Watching Hulu’s Big Time Adolescence the other night reminded me of a short period of my teenage life when I used to hang out with guys who consumed and sold drugs.
The movie is about a 16-year-old teenager Monroe (Griffin Gluck) who befriends his older sister’s college dropout ex-boyfriend Zeke (played by comedian Pete Davidson). Zeke is a 23-year-old man-child who smokes weed, plays videogames, and sells drugs. He was a legend in high school, and he still lives that lifestyle.
Jason Orley’s first feature is a bittersweet coming-of-age dramedy that depicts an unlikely friendship between a developing adolescent and an adult who failed to grow up.
Back in high school, I hung out with older dudes who used and sold drugs. They were easygoing, funny, and well-known in my little hometown. Their personality was charming to us kids. There is a certain aura around people like them. They made me seem cool, even though I didn’t do drugs and had never been forced or encouraged to act against it. They respected and accepted my decision.
You see, not all drug dealers are bad guys. Some of them are the most fun chaps on earth, but they all have emotional baggage; traumatic childhood memories, abusive relationships, and negligent dads who abandoned them. They were left behind and became the only men in the house to support the family. To many of them, selling drugs was a necessity because it’s easy money. However, that’s not an easy life, no matter how casual it seems sometimes. Being a full-time drug dealer is a flexible but stressful “profession.”
One of them was watched by the police. I remember seeing a civil cop car that always parked on the other side of the street in front of his apartment, although he was a small-time criminal.
For a teenager, drinking and taking drugs is dope. Some do it to numb their pain, escape an abusive home, or forget some depressive stuff that happened to them. But most do it to simply have fun and seem cool. Reputation is all that we care about at that age. My parents had a divorce when I was twelve, but I never thought about touching drugs for that reason. It never occurred to me as a possible solution to my problems. I drank with my buddies to party and celebrate, but never as a coping mechanism.

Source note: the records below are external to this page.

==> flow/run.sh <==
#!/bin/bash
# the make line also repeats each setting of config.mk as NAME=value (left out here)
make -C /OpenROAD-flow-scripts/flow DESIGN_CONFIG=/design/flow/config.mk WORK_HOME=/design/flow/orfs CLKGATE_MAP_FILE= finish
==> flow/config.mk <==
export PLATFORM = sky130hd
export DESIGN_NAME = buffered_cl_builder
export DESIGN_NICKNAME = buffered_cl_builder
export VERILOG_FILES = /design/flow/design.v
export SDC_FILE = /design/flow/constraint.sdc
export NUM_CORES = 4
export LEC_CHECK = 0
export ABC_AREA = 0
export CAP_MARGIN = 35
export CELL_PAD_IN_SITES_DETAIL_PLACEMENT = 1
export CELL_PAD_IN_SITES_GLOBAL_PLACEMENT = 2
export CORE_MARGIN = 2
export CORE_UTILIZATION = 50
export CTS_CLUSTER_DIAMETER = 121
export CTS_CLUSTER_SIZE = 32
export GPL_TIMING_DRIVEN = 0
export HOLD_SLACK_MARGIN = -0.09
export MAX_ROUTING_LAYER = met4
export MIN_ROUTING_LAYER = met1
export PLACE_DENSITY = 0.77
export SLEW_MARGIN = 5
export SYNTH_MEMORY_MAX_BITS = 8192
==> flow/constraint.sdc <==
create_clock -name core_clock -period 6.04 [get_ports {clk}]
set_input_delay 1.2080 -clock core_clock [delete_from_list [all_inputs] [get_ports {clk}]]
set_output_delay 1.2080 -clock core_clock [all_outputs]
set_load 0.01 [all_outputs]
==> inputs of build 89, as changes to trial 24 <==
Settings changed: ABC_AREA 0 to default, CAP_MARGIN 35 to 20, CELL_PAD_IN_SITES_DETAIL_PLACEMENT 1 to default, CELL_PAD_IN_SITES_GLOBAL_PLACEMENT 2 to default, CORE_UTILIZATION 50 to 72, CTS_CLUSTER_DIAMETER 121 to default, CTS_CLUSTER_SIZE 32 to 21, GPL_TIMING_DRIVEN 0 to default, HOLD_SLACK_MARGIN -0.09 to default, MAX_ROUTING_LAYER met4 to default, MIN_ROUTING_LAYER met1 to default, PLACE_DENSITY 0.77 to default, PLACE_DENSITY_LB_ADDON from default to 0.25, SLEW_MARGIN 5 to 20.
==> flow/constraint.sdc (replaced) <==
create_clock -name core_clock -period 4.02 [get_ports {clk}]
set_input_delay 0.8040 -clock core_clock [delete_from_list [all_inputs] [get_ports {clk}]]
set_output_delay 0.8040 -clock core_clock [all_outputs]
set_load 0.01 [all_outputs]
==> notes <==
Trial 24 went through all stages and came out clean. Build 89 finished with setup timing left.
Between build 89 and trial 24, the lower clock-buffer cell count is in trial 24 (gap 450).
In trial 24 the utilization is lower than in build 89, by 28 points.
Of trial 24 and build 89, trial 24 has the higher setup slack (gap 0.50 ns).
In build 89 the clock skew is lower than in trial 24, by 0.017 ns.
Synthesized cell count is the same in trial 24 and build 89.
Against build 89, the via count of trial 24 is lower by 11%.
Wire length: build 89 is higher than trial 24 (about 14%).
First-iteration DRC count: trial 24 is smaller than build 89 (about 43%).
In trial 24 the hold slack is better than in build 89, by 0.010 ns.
==> flow/design.v (excerpt) <==
module mac_array_4x4 (
    input wire clk,
    input wire rst_n,
    input wire en,
    input wire load_acc,
    input wire [15:0] a_in_0,
    input wire [15:0] a_in_1,
    input wire [15:0] a_in_2,
    input wire [15:0] a_in_3,
    input wire [15:0] b_in_0,
    input wire [15:0] b_in_1,
    input wire [15:0] b_in_2,
    input wire [15:0] b_in_3,
    input wire [511:0] partial_sum_init,
    output wire [31:0] result_0_0, result_0_1, result_0_2, result_0_3,
    output wire [31:0] result_1_0, result_1_1, result_1_2, result_1_3,
    output wire [31:0] result_2_0, result_2_1, result_2_2, result_2_3,
    output wire [31:0] result_3_0, result_3_1, result_3_2, result_3_3
);
Size: roughly 18000 cells after synthesis, ~900 flip-flops, about 180000 sq um of cells after synthesis.
clock: 8.1 ns
lec_check: 0
cap_margin: 0
core_margin: 2
core_utilization: 72
cts_cluster_diameter: 71
cts_cluster_size: 11
hold_slack_margin: 0.3
place_density: 0.41
slew_margin: 20
tns_end_percent: 5
run.sh (not shown) runs the stock make flow with config.mk's settings and CLKGATE_MAP_FILE=.
The baseline ran to the end with violations: negative setup slack.
==> flow/design.v (excerpt) <==
module CPU(
				clk,
			  rst_n,
		   IO_stall,
         awid_m_inf,
       awaddr_m_inf,
       awsize_m_inf,
      awburst_m_inf,
        awlen_m_inf,
      awvalid_m_inf,
      awready_m_inf,
        wdata_m_inf,
        wlast_m_inf,
       wvalid_m_inf,
       wready_m_inf,
          bid_m_inf,
        bresp_m_inf,
       bvalid_m_inf,
       bready_m_inf,
         arid_m_inf,
       araddr_m_inf,
        arlen_m_inf,
       arsize_m_inf,
      arburst_m_inf,
      arvalid_m_inf,
      arready_m_inf, 
          rid_m_inf,
        rdata_m_inf,
        rresp_m_inf,
        rlast_m_inf,
       rvalid_m_inf,
       rready_m_inf 
);
For scale: ~3,100 cells after synthesis, roughly 420 flip-flops, ~230 I/O pins, about 29,000 µm² of cells after synthesis.
export LEC_CHECK = 0
export CAP_MARGIN = 35
export CORE_MARGIN = 2
export CORE_UTILIZATION = 43
export CTS_CLUSTER_SIZE = 11
export GPL_ROUTABILITY_DRIVEN = 0
export HOLD_SLACK_MARGIN = 0.03
export SETUP_SLACK_MARGIN = -0.12
export SLEW_MARGIN = 20
export TNS_END_PERCENT = 75
create_clock -name core_clock -period 3.8 [get_ports {clk}]
run.sh (not shown) runs the stock make flow with config.mk's settings and CLKGATE_MAP_FILE=.
The starting point completed, yet does not pass: negative setup slack.
Edit:
- CAP_MARGIN: 35 -> 20
- CORE_UTILIZATION: 43 -> 64
- CTS_CLUSTER_SIZE: 11 -> not set
- GPL_ROUTABILITY_DRIVEN: 0 -> not set
- HOLD_SLACK_MARGIN: 0.03 -> not set
- SETUP_SLACK_MARGIN: -0.12 -> not set
- TNS_END_PERCENT: 75 -> not set
- clock period: 3.8 -> 4.06 ns (I/O delays scaled with it)
Result: The new run finished but failed the layout checks on negative setup slack; count of clock-buffer cells in the layout goes down by 8; clock power goes down by about 3%; wire length goes up by 1.3%; worst setup slack is better by 0.32 ns; non-clock buffer count goes down by 1; final cell count goes down by 6.5%; core utilization goes up by 24 points; final area goes down by 0.36%; sequential power goes down by 6.4%; global-route usage goes up by 16 points; synthesized cell count stays the same.
Edit:
- CORE_UTILIZATION: 64 -> 23
- GPL_ROUTABILITY_DRIVEN: not set -> 0
- HOLD_SLACK_MARGIN: not set -> 0.03
- clock period: 4.06 -> 3.8 ns (I/O delays scaled with it)
The new run reached the layout checks and failed them: negative setup slack.
Maximum frequency drops by 0.87%.
Synthesized cell count does not change.
Total power is higher by 8.4%.
Design area rises by about 5%.
Edit:
- CORE_UTILIZATION: 23 -> 44
- GPL_ROUTABILITY_DRIVEN: 0 -> not set
- HOLD_SLACK_MARGIN: 0.03 -> not set
- clock period: 3.8 -> 5.88 ns (I/O delays scaled with it)
Result:
- Now the flow passed the timing, DRC and antenna checks
- routed wire length fell by 6.5%
- total power fell by 36%
- die area fell by 47%
- design area fell by 8.2%
- core utilization rose by 21 points
- setup slack is better by 1.6 ns
- final cell count fell by 19%
- sequential power fell by 36%
- via count fell by 3.4%
- synthesized area does not change
Edit:
- CORE_UTILIZATION: 44 -> 72
- CTS_CLUSTER_DIAMETER: not set -> 391
- PLACE_DENSITY: not set -> 0.4
- clock period: 5.88 -> 3.79 ns (I/O delays scaled with it)
- The new run reached the layout checks and failed them: negative setup slack
- combinational power came out higher by 63%
- routed wire length is higher by 7.7%
- design area rose by 3.9%
- via count grows by 12%
- setup slack loses 1.7 ns
- final cell count falls by 4.4%
- maximum frequency increases by 6.6%
- clock skew stays flat
- die size goes down by 38%
- power increases by 51%
- synthesized cell count stays the same
Edit:
- ABC_AREA: not set -> 1
- CTS_CLUSTER_DIAMETER: 391 -> 231
- CTS_CLUSTER_SIZE: not set -> 15
- PLACE_DENSITY: 0.4 -> not set
- PLACE_DENSITY_LB_ADDON: not set -> 0.19
- clock period: 3.79 -> 3.55 ns (I/O delays scaled with it)
The changed run finished but failed the layout checks on negative setup slack.
Core utilization falls by 1.2 points.
Final area rises by 1.8%.
Clock-buffer cell count falls by 11.
Setup slack got worse by 1.2 ns.
Power falls by 6.4%.
Hold slack got worse by 0.056 ns.
Sequential share of layout area falls by 0.56 points.

CPU again, from the RTL that the note above started with.
Settings: LEC_CHECK=0, CAP_MARGIN=5, CORE_MARGIN=2, CORE_UTILIZATION=70, CTS_CLUSTER_DIAMETER=245, CTS_CLUSTER_SIZE=14, HOLD_SLACK_MARGIN=-0.08, SETUP_SLACK_MARGIN=-0.4, SLEW_MARGIN=40; clock period 4.08 ns.
The baseline completed and failed the layout checks on negative setup slack.
Change:
==> flow/config.mk (replaced) <==
export PLATFORM = sky130hd
export DESIGN_NAME = CPU
export DESIGN_NICKNAME = CPU
export VERILOG_FILES = /design/flow/design.v
export SDC_FILE = /design/flow/constraint.sdc
export NUM_CORES = 4
export LEC_CHECK = 0
export CAP_MARGIN = 20
export CORE_MARGIN = 2
export CORE_UTILIZATION = 59
export SLEW_MARGIN = 20
Effect: The new run reached the layout checks and failed them: negative setup slack. Synthesized area does not change. Via count goes down by 3.3%. Setup slack is better by 0.078 ns. Non-clock buffer count goes up by 27. Flip-flop count does not change.
Change:
--- a/flow/config.mk
+++ b/flow/config.mk
@@ -8,4 +8,5 @@
 export CAP_MARGIN = 20
 export CORE_MARGIN = 2
-export CORE_UTILIZATION = 59
+export CORE_UTILIZATION = 40
+export SETUP_SLACK_MARGIN = 0.65
 export SLEW_MARGIN = 20
==> flow/constraint.sdc (replaced) <==
create_clock -name core_clock -period 5.88 [get_ports {clk}]
set_input_delay 1.1760 -clock core_clock [delete_from_list [all_inputs] [get_ports {clk}]]
set_output_delay 1.1760 -clock core_clock [all_outputs]
set_load 0.01 [all_outputs]
After rerunning: Now the flow finished clean; maximum frequency shrinks by about 1.5%; power is lower by about 27%; count of clock-buffer cells in the layout went down by 1.
Change:
--- a/flow/config.mk
+++ b/flow/config.mk
@@ -9,4 +9,3 @@
 export CORE_MARGIN = 2
 export CORE_UTILIZATION = 40
-export SETUP_SLACK_MARGIN = 0.65
 export SLEW_MARGIN = 20
==> flow/constraint.sdc (replaced) <==
create_clock -name core_clock -period 6.0 [get_ports {clk}]
set_input_delay 1.2000 -clock core_clock [delete_from_list [all_inputs] [get_ports {clk}]]
set_output_delay 1.2000 -clock core_clock [all_outputs]
set_load 0.01 [all_outputs]
Outcome: The changed run completed with no timing, DRC or antenna violations; clock power drops by 10%; setup slack gets worse by 0.44 ns; wire length drops by 2.6%; die area is unchanged.
Design alu_design, start of the top module:
module alu_design #(parameter W = 16, parameter N = 4) ( 
  clock, reset, CE, INP_valid, MODE, CMD, OPA, OPB, CIN, ERR, RES, OV, COUT, G, L, E);
make LEC_CHECK=0 ABC_AREA=1 CAP_MARGIN=20 CELL_PAD_IN_SITES_DETAIL_PLACEMENT=1 CELL_PAD_IN_SITES_GLOBAL_PLACEMENT=3 CORE_ASPECT_RATIO=1.37 CORE_MARGIN=8 CORE_UTILIZATION=15 CTS_CLUSTER_SIZE=96 GPL_ROUTABILITY_DRIVEN=1 GPL_TIMING_DRIVEN=0 MAX_ROUTING_LAYER=met4 MIN_ROUTING_LAYER=met2 SETUP_SLACK_MARGIN=0.43 SLEW_MARGIN=20 TNS_END_PERCENT=90 finish   # period 8.3 ns
run.sh (not shown) runs the stock make flow with config.mk's settings and CLKGATE_MAP_FILE=.
The baseline passed the timing, design-rule and antenna checks.
Next try:
- CELL_PAD_IN_SITES_DETAIL_PLACEMENT: 1 -> not set
- CELL_PAD_IN_SITES_GLOBAL_PLACEMENT: 3 -> not set
- CORE_ASPECT_RATIO: 1.37 -> not set
- CORE_MARGIN: 8 -> 2
- CORE_UTILIZATION: 15 -> 40
- CTS_CLUSTER_DIAMETER: not set -> 385
- CTS_CLUSTER_SIZE: 96 -> 94
- GPL_ROUTABILITY_DRIVEN: 1 -> not set
- GPL_TIMING_DRIVEN: 0 -> not set
- HOLD_SLACK_MARGIN: not set -> -0.09
- MAX_ROUTING_LAYER: met4 -> not set
- MIN_ROUTING_LAYER: met2 -> not set
- PLACE_DENSITY: not set -> 0.84
- SETUP_SLACK_MARGIN: 0.43 -> not set
- TNS_END_PERCENT: 90 -> not set
What happened: Non-clock buffer count shrinks by 186; synthesized cell count is unchanged; core utilization climbs by 25 points; fmax falls by 4.3%; sequential cell count is unchanged; count of clock-buffer cells in the layout came out higher by 1; worst setup slack got worse by 0.34 ns; via count drops by 28%; final cell count decreases by 25%.

* * *

amber:
Starting RTL as in the previous note.
export LEC_CHECK = 0
export CAP_MARGIN = 35
export CORE_ASPECT_RATIO = 1.72
export CORE_MARGIN = 2
export CORE_UTILIZATION = 36
export CTS_CLUSTER_DIAMETER = 79
export CTS_CLUSTER_SIZE = 98
export GPL_ROUTABILITY_DRIVEN = 1
export MAX_ROUTING_LAYER = met4
export MIN_ROUTING_LAYER = met1
export PLACE_DENSITY_LB_ADDON = 0.25
export SLEW_MARGIN = 15
export TNS_END_PERCENT = 95
create_clock -name core_clock -period 8.3 [get_ports {clock}]
[inputs] pepper vs amber
# amber
export LEC_CHECK = 0
export CAP_MARGIN = 35
export CORE_ASPECT_RATIO = 1.72
export CORE_MARGIN = 2
export CORE_UTILIZATION = 36
export CTS_CLUSTER_DIAMETER = 79
export CTS_CLUSTER_SIZE = 98
export GPL_ROUTABILITY_DRIVEN = 1
export MAX_ROUTING_LAYER = met4
export MIN_ROUTING_LAYER = met1
export PLACE_DENSITY_LB_ADDON = 0.25
export SLEW_MARGIN = 15
export TNS_END_PERCENT = 95
create_clock -name core_clock -period 8.3 [get_ports {clock}]
# pepper
export LEC_CHECK = 0
export CAP_MARGIN = 20
export CORE_MARGIN = 2
export CORE_UTILIZATION = 65
export SETUP_SLACK_MARGIN = -0.61
export SLEW_MARGIN = 20
export TNS_END_PERCENT = 5
create_clock -name core_clock -period 6.33 [get_ports {clock}]
## What came out
- Between pepper and amber, worst hold slack is lower for pepper, amber comes in above that.
- Post-detailed-route via-to-cell ratio (pepper / amber): 1.18
- In the final design statistics, pepper uses fewer standard cells in total than amber.
- amber has lower count of clock-buffer cells in the layout than pepper.
- The total setup violations reported at the end of the flow in pepper was higher than what amber gave.
- Top metal layer carrying routed signals: met5 -> pepper, met4 -> amber
- Relative to amber, the number of cells on the worst reg-to-reg path of pepper is higher by about 7%.
- In the reports for pepper and amber, the smaller cell area after layout belongs to amber.
- In pepper the implementation ran to completion but is not tape-out ready, as the final checks report negative setup slack.
- As far as synthesized cell count goes, pepper and amber are indistinguishable; the numbers are identical.
- Compare pepper and amber | final critical delay including setup and external delays lower: pepper
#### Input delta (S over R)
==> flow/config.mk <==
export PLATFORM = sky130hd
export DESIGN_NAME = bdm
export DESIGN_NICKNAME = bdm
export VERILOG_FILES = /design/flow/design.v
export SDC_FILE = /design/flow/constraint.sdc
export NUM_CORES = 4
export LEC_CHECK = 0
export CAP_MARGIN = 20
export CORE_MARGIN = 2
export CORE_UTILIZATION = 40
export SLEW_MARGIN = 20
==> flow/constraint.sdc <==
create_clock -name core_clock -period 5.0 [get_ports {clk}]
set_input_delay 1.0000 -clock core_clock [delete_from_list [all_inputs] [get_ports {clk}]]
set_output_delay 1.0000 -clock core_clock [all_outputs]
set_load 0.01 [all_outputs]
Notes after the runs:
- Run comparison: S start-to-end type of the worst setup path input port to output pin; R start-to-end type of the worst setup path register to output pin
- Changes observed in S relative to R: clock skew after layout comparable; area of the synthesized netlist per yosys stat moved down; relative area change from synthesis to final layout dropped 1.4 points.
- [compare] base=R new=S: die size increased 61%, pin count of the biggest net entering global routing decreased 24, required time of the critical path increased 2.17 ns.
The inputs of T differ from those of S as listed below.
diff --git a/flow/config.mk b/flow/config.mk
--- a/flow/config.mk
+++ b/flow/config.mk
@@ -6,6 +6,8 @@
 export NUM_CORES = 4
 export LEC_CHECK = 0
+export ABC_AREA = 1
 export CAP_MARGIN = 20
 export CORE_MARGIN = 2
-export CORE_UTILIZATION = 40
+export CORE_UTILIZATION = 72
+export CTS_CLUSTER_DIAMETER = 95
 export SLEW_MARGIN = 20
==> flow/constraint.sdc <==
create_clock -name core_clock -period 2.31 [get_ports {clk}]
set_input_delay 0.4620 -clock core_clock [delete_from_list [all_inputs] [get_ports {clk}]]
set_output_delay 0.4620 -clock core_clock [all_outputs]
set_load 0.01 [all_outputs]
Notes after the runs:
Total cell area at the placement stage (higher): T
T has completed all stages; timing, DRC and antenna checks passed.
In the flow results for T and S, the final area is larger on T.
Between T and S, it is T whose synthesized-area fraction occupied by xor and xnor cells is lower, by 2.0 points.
## run A
## top
module top (
    input clk,                   
    input mode,                  
    input song,                  
    input plus,                  
    input minus,                 
    input rst,                   
    input set,                   
    input refer,                 
    input player1,               
    input player2,               
    output reg [8:0] rope,       
    output reg [1:0] sel,        
    output reg [1:0] ledr,       
    output reg [1:0] ledg,       
    output reg [1:0] ledb,       
    output reg [3:0] ledop,      
    output reg [7:0] segdata1,   
    output reg [7:0] segdata0,   
    output reg [7:0] seg,        
    output reg [7:0] sel8,       
    output reg ledplayer1,       
    output reg ledplayer2,       
    output reg buzzer,           
    output reg round_indicator_1, 
    output reg round_indicator_2 
);
For scale: ~5,700 cells after synthesis, roughly 48,000 um2 of cells after synthesis.
clock: 4.51 ns
lec_check: 0
abc_area: 1
cap_margin: 30
cell_pad_in_sites_detail_placement: 0
core_margin: 2
core_utilization: 72
cts_cluster_diameter: 156
gpl_routability_driven: 1
max_routing_layer: met4
place_density_lb_addon: 0.13
setup_slack_margin: 1.34
slew_margin: 20
tns_end_percent: 80
run.sh (not shown) runs the stock make flow with config.mk's settings and CLKGATE_MAP_FILE=.
Status run A: flow complete, layout not clean - setup timing
Inputs modified between run A and run B:
Settings: HOLD_SLACK_MARGIN newly set to 0.3; CELL_PAD_IN_SITES_DETAIL_PLACEMENT removed (was 0); CTS_CLUSTER_DIAMETER removed (was 156); CTS_CLUSTER_SIZE newly set to 36; CAP_MARGIN changed from 30 to 20; PLACE_DENSITY_LB_ADDON removed (was 0.13); GPL_ROUTABILITY_DRIVEN removed (was 1); SETUP_SLACK_MARGIN changed from 1.34 to 0.8; MAX_ROUTING_LAYER removed (was met4); TNS_END_PERCENT removed (was 80); the clock period (ns, I/O delays scaled along) changed from 4.51 to 4.43.
Findings:
In run B the implementation ran to completion but is not tape-out ready, as the final checks report setup timing. Run B vs run A: global-route track usage on met2 down in run B. [diff] register-to-register slack, run B relative to run A: regression. Delta (run B minus run A): overall overflow remaining after global route now sits at about the same level; share of the core filled with cells in the final layout fell 3.0 points; worst setup slack after layout went down 0.17 ns. Run B ends up with higher number of clock-tree buffers in the layout than run A does. Compared with run A, run B shows a wire length that is 22% lower. From run A to run B, tapcell count did not move at all.
diff inputs: run B => run C
Settings: PLACE_DENSITY: unset -> 0.7; ABC_AREA: 1 -> unset; SETUP_SLACK_MARGIN: 0.8 -> 1.7; CTS_CLUSTER_SIZE: 36 -> 35; the clock period (ns, I/O delays scaled along): 4.43 -> 5.89.
### Flow results
Of run B and run C, just one finished clean: run C.
Critical path depth on run C is down relative to run B.
| count of instances resized after the clock tree is built | lower: run C |
Power density over cell area: run C vs run B down 7.8%
Going from run B to run C, cell area after technology mapping lower, utilization fell by 2.8 points.
Modified inputs, run D compared to run C
Settings: PLACE_DENSITY now 0.6, was 0.7; CTS_CLUSTER_SIZE no longer set, was 35; CORE_UTILIZATION now 40, was 72; SETUP_SLACK_MARGIN no longer set, was 1.7; HOLD_SLACK_MARGIN no longer set, was 0.3; the clock period (ns, I/O delays scaled along) now 7.79, was 5.89.
[summary]
Run D — period utilization 9.1 points lower, run C as reference
In summary, run D completed successfully, with a layout that passed the timing, design-rule and antenna checks.
Run C was routed with more vias than run D.
| routed length on met2 | higher: run C |
Final tally of setup violations: run D vs run C identical
Summary of run D over run C: logic area lost 540 um2; initial detailed-routing violation count lost 922; wire length lost about 4.3%.
Run D: combinational power is about 25% lower than what run C reported.

---

alpha:
Starting RTL as in the previous note.
clock: 5.72 ns
lec_check: 0
cap_margin: 0
core_aspect_ratio: 1.63
core_margin: 8
core_utilization: 32
cts_cluster_size: 58
gpl_timing_driven: 0
hold_slack_margin: 0.03
min_routing_layer: met1
setup_slack_margin: -0.52
slew_margin: 20
alpha: all stages done; final checks FAILED (setup timing).
The following lists how beta was set up differently from alpha:
Settings: removing CTS_CLUSTER_SIZE (formerly 58); removing HOLD_SLACK_MARGIN (formerly 0.03); removing SETUP_SLACK_MARGIN (formerly -0.52); changing CORE_UTILIZATION from 32 to 66; removing MIN_ROUTING_LAYER (formerly met1); setting PLACE_DENSITY to 0.6 for the first time; changing CORE_MARGIN from 8 to 2; removing GPL_TIMING_DRIVEN (formerly 0); changing CAP_MARGIN from 0 to 20; setting CTS_CLUSTER_DIAMETER to 357 for the first time; removing CORE_ASPECT_RATIO (formerly 1.63); changing the clock period (ns, I/O delays scaled along) from 5.72 to 5.78.
Notes after the runs:
From the logs: alpha reached the end of the flow and failed the layout checks with setup timing.
beta finished every stage and its layout cleared the timing, design-rule and antenna checks.
beta: worst setup slack higher than alpha
When beta is measured against alpha, its number of tap cells added at floorplan turns out 961 lower.
Uppermost layer routed = met5: alpha; uppermost layer routed = met4: beta
Of alpha and beta, the run reporting the higher number of global-route vias before repair was alpha.
[inputs] gamma vs beta
Settings: PLACE_DENSITY removed (was 0.6); CORE_UTILIZATION changed from 66 to 58; CTS_CLUSTER_DIAMETER removed (was 357); the clock period (ns, I/O delays scaled along) changed from 5.78 to 5.43.
--- outcome ---
gamma vs. beta: layout filler cell count went up by 1269.
gamma has first-pass GRT wire length below what beta had.
gamma against beta; x dimension of the die is up by a few percent.
The worst setup slack in gamma sits 0.12 ns below the value recorded for beta.
Detailed-route wire length per cell for gamma: 0.57 um down relative to beta
Summary of gamma over beta: register share of the cell area fell by 0.48 points; maximum frequency rose by 0.0078 GHz.
Summary of gamma over beta: via count of the routed design shrank by 1.9%; count of buffering cells on the critical path with inverters included has decreased.
Changes in delta relative to gamma:
Settings: SETUP_SLACK_MARGIN now -0.66, previously not set; CORE_UTILIZATION now 40, was 58; PLACE_DENSITY now 0.6, previously not set; the clock period (ns, I/O delays scaled along) now 7.79, was 5.43.
Results
- delta completed; timing, DRC and antenna clean
- In the tables for gamma and delta, die area reads lower with gamma.
- Route | delta vs gamma | wire longer in delta
- What gamma reported for first-iteration DRC count has to be multiplied by 1.09 to get the figure for delta.
- Global-route usage came out lower on delta than on gamma.
- Of gamma and delta, gamma shows the higher cell area power density, with delta below it.
No activity file was given, so power comes from the tool's default toggle rates.
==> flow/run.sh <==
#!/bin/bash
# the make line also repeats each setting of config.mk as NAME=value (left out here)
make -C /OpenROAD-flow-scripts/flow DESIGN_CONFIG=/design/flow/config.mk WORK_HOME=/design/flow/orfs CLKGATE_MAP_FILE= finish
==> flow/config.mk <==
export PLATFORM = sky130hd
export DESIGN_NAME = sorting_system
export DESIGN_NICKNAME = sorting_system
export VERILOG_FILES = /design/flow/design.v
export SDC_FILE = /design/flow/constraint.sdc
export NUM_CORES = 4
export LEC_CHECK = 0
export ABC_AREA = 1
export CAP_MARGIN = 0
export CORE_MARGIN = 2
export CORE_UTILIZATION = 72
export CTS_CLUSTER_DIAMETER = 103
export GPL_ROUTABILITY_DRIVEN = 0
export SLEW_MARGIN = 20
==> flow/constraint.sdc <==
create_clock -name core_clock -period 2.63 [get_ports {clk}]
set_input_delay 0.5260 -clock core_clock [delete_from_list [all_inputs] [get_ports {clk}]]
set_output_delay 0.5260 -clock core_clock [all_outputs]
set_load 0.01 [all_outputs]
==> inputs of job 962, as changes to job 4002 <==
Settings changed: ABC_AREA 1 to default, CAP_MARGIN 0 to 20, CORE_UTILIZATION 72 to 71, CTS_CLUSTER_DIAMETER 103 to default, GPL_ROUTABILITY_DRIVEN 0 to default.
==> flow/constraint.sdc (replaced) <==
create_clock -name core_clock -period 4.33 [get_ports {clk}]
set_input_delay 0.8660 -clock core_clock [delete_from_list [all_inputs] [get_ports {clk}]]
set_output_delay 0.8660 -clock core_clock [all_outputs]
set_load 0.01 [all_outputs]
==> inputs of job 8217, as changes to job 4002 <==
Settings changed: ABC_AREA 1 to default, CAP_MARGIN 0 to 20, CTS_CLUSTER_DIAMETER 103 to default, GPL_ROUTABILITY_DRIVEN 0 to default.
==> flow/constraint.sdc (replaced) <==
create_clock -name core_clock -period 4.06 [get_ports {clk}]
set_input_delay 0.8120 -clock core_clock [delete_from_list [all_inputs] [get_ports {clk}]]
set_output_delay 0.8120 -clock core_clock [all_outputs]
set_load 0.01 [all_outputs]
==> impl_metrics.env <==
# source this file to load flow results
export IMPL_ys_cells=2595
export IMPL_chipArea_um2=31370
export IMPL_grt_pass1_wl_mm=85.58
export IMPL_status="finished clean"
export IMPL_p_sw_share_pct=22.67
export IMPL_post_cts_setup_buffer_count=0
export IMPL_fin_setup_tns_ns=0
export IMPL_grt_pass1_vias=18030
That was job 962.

I hung out with those fellows because they were older, and I liked being around them. We spent time in bars playing table football and darts, smoke cigarettes, drink beers, and joke about girls and school. I felt that I belong because they cared about me. Being part of a group is a feeling you long for when you’re alone.
I watched them getting high, making deals in dark stairways and shady corners. It was part of the lifestyle, and I looked the other way. I think of those times as a crucial experience that made me appreciate my close friends and family more.
I was trying not to get involved with their business, but I borrowed them money a few times. I was worried, but luckily they always paid what they owed.
In the end, we went separate ways, and most of them don’t even remember me. I saw one of them a few years ago at my grandfather’s funeral. He worked for the cemetery at the time. He was a gravedigger who shoveled frozen ground onto my grandpa’s coffin. At the service, I stared at him for a minute, but he didn’t seem to recognize me — or he chose not to.
He could’ve been a successful basketball player because he had the talent, but we all know how these stories go. He got a bit fat, became a builder, and had kids. He got out of the game, though.
Writer-director Jason Orley does an excellent job portraying a close relationship between Monroe and Zeke. We understand why they need each other. Monroe looks up to Zeke like an older brother he never had, and Zeke needs him because he’s one of the few people who don’t think he’s just a 23-year-old disappointment. Their friendship is mutual, but eventually, only one of them is capable of changing.
We follow Monroe’s path as he learns what kind of life he’s going towards. He starts selling drugs at parties, as a favor to Zeke, and enjoys the attention he gets from guys and that one girl he fancies. He’s aware that it won’t last and slowly begins to realize that if he continues living this lifestyle, he will end up like Zeke, and that terrifies him.
That’s a trait I could relate to. Zeke is not violent, threatening, or manipulative. He’s just a big child who stopped growing. Monroe is smart enough to see that Zeke’s life is going nowhere, and he doesn’t want to be a company on that journey.
Their friendship comes to an end just like mine did with the dealers I knew. It’s a natural and inevitable process we go through as kids to be able to see the dead-end future that kind of life holds. It’s a significant experience that teaches us mentally and emotionally to avoid becoming a potential failure like them.
Big Time Adolescence is one of the best dramedies of the year. Don’t miss it.